> _Data supplied_:

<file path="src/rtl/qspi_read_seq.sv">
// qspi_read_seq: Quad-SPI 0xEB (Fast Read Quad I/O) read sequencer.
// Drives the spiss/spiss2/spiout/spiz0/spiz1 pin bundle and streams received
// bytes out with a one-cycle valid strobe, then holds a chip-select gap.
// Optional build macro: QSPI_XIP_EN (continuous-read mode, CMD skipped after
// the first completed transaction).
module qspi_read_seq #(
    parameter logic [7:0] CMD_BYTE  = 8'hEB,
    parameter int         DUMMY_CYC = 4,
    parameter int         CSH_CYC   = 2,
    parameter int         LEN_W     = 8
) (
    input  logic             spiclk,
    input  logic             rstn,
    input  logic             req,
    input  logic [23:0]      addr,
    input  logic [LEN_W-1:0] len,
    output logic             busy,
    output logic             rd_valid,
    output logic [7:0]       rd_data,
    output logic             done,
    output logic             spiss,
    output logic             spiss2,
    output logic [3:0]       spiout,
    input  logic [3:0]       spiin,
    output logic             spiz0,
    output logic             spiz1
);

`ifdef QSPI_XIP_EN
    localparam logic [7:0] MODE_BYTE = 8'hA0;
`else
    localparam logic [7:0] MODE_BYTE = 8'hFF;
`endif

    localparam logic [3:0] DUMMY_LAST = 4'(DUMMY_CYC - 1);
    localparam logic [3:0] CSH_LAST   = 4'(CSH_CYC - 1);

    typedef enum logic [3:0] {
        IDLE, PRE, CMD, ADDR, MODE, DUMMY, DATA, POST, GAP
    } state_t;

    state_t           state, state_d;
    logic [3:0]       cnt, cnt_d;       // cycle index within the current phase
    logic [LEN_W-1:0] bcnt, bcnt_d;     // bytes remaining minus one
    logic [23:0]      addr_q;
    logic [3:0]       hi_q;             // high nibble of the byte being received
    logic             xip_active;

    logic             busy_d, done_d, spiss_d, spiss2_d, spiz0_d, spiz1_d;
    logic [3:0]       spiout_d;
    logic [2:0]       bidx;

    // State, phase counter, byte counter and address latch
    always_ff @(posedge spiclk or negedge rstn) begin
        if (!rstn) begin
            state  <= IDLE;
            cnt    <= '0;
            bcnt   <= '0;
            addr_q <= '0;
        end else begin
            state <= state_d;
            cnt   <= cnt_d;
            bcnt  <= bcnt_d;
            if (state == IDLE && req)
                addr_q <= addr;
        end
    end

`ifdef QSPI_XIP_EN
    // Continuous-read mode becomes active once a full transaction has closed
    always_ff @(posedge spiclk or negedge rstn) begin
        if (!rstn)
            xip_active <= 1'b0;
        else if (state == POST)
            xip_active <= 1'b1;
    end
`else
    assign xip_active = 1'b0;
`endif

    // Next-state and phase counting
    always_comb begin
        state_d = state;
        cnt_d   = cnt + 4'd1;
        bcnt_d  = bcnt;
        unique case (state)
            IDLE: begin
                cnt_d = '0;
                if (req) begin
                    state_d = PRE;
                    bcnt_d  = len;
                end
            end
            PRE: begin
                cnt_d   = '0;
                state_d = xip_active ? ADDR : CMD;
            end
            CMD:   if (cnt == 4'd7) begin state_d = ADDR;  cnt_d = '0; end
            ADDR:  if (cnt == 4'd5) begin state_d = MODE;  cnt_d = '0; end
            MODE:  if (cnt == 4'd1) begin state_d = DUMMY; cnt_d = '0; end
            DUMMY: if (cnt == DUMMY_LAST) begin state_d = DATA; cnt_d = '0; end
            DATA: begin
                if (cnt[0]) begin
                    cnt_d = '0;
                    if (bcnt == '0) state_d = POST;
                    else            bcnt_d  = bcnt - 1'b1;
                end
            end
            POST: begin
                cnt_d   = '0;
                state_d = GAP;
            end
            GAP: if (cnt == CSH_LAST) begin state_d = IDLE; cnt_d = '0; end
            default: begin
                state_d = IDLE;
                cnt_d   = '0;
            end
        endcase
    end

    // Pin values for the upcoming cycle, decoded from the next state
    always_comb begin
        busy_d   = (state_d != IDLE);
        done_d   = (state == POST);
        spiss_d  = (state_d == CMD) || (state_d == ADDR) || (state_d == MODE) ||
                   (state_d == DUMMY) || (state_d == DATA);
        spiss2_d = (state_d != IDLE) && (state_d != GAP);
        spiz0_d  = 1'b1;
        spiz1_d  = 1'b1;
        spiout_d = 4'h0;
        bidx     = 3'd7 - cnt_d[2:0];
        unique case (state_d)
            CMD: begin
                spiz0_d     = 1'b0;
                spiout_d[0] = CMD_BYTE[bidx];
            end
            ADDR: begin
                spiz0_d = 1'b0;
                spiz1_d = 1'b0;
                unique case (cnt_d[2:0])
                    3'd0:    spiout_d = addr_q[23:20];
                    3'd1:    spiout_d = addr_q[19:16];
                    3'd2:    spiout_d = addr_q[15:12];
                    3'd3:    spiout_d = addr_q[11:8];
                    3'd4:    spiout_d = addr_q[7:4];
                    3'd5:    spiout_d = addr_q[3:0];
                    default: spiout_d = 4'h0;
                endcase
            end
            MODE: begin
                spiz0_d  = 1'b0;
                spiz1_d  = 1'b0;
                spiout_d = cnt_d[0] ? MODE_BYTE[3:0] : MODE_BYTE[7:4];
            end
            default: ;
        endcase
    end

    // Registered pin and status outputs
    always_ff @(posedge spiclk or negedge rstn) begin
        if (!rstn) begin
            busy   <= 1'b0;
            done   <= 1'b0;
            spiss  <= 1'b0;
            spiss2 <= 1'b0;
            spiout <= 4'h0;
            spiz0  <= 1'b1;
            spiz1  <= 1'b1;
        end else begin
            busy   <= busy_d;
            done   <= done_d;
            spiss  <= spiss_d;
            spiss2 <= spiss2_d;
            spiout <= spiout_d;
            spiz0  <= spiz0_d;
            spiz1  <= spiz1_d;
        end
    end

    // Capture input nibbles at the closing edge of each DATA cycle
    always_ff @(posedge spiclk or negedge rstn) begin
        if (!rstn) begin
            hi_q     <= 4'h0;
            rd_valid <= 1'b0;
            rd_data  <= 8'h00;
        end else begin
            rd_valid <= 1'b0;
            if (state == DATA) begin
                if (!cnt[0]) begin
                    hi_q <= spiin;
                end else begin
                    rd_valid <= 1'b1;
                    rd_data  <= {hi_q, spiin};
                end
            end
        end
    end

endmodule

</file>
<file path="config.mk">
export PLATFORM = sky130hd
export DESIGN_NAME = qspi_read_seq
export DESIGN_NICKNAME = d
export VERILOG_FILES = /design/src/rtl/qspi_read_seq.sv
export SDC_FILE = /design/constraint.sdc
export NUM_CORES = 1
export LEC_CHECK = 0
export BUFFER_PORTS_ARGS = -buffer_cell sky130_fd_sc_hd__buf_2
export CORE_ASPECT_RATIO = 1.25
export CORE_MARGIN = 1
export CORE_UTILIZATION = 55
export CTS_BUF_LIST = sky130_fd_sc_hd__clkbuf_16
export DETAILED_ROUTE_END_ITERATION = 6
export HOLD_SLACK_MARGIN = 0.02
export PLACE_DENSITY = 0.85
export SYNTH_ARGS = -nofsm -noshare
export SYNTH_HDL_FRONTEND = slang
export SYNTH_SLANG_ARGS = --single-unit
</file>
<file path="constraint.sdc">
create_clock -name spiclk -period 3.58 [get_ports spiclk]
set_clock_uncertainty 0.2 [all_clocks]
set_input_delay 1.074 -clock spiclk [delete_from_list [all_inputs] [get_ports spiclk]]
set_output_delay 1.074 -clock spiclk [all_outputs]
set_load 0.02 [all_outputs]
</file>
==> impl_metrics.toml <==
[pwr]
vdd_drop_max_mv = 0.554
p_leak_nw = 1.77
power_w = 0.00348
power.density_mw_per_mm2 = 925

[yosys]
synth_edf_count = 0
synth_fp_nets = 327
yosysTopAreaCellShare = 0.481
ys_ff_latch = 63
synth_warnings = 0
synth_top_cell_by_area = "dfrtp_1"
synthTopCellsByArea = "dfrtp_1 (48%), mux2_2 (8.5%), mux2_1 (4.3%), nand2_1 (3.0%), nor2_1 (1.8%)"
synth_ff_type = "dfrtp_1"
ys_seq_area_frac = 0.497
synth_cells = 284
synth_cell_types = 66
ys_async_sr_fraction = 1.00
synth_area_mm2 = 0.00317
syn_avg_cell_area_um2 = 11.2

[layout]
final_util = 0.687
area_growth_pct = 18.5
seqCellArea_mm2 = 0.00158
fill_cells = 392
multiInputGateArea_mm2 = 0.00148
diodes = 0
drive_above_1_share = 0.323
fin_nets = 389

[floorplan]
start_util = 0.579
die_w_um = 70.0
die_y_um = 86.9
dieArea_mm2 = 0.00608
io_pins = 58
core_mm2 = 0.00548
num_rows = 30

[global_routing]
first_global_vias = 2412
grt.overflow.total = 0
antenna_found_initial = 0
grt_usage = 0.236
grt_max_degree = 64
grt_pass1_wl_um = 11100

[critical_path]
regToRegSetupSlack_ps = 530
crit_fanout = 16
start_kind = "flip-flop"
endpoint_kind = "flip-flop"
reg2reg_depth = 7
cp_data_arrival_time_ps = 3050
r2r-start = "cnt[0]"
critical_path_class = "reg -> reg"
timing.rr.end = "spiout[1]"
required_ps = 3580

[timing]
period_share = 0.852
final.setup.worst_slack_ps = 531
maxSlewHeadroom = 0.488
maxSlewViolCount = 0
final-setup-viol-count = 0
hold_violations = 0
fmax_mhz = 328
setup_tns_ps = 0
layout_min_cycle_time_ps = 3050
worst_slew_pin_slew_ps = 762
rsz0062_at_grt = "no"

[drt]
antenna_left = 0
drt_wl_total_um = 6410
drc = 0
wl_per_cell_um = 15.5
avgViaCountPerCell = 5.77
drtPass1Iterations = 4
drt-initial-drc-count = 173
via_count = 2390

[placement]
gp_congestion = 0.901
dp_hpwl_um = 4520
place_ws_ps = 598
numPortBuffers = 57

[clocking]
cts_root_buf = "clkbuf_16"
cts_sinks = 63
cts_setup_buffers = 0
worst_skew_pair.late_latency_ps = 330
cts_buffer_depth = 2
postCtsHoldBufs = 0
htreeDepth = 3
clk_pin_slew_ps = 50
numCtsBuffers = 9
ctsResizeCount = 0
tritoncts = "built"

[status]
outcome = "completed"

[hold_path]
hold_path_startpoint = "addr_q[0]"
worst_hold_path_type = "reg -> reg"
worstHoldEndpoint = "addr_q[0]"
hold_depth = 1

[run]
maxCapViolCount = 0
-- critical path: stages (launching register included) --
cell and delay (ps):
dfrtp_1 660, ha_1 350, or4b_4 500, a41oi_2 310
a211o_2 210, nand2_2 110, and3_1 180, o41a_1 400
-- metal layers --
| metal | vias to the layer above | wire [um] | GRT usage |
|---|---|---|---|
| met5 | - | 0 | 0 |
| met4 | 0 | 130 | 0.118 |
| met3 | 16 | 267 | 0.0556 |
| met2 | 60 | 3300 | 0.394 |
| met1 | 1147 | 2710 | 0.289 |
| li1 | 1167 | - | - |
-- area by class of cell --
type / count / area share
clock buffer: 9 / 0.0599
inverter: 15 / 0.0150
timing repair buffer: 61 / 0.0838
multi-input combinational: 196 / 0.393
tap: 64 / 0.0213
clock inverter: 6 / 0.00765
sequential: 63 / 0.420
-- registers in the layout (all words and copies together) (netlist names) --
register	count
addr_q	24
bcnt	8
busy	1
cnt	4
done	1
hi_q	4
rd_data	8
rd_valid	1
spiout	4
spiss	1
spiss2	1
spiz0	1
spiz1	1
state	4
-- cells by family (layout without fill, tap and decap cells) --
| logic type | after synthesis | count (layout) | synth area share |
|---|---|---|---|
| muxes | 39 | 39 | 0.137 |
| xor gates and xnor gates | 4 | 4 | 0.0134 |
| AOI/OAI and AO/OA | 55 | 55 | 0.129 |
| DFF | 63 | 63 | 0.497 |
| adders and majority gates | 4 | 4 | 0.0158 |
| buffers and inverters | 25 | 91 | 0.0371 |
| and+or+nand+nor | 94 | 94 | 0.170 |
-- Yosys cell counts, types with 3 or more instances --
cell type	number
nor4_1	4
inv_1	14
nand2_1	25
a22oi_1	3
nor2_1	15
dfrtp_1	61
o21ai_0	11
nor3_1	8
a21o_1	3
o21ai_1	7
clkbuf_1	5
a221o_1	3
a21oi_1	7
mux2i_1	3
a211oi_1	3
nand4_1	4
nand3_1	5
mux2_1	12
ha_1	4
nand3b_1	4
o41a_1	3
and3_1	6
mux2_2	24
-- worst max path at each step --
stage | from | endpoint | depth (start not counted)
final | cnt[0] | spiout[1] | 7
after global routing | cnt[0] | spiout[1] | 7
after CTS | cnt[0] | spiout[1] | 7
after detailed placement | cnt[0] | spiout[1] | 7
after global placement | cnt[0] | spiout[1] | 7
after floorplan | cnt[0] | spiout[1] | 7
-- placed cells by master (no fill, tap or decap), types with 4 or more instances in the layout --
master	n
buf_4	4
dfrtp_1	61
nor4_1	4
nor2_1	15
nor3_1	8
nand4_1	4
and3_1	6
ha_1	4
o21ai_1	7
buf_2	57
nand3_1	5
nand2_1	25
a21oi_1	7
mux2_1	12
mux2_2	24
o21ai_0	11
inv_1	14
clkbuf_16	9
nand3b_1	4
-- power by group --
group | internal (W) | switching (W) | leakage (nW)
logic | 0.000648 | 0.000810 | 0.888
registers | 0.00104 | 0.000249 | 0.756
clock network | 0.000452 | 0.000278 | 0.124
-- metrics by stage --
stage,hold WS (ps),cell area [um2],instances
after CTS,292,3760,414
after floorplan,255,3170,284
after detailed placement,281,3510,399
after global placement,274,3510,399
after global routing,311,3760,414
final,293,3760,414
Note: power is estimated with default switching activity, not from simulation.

> _Work required_: The expected result is every line from the material above that includes "group".

> _Answer area_:
-- power by group --
group | internal (W) | switching (W) | leakage (nW)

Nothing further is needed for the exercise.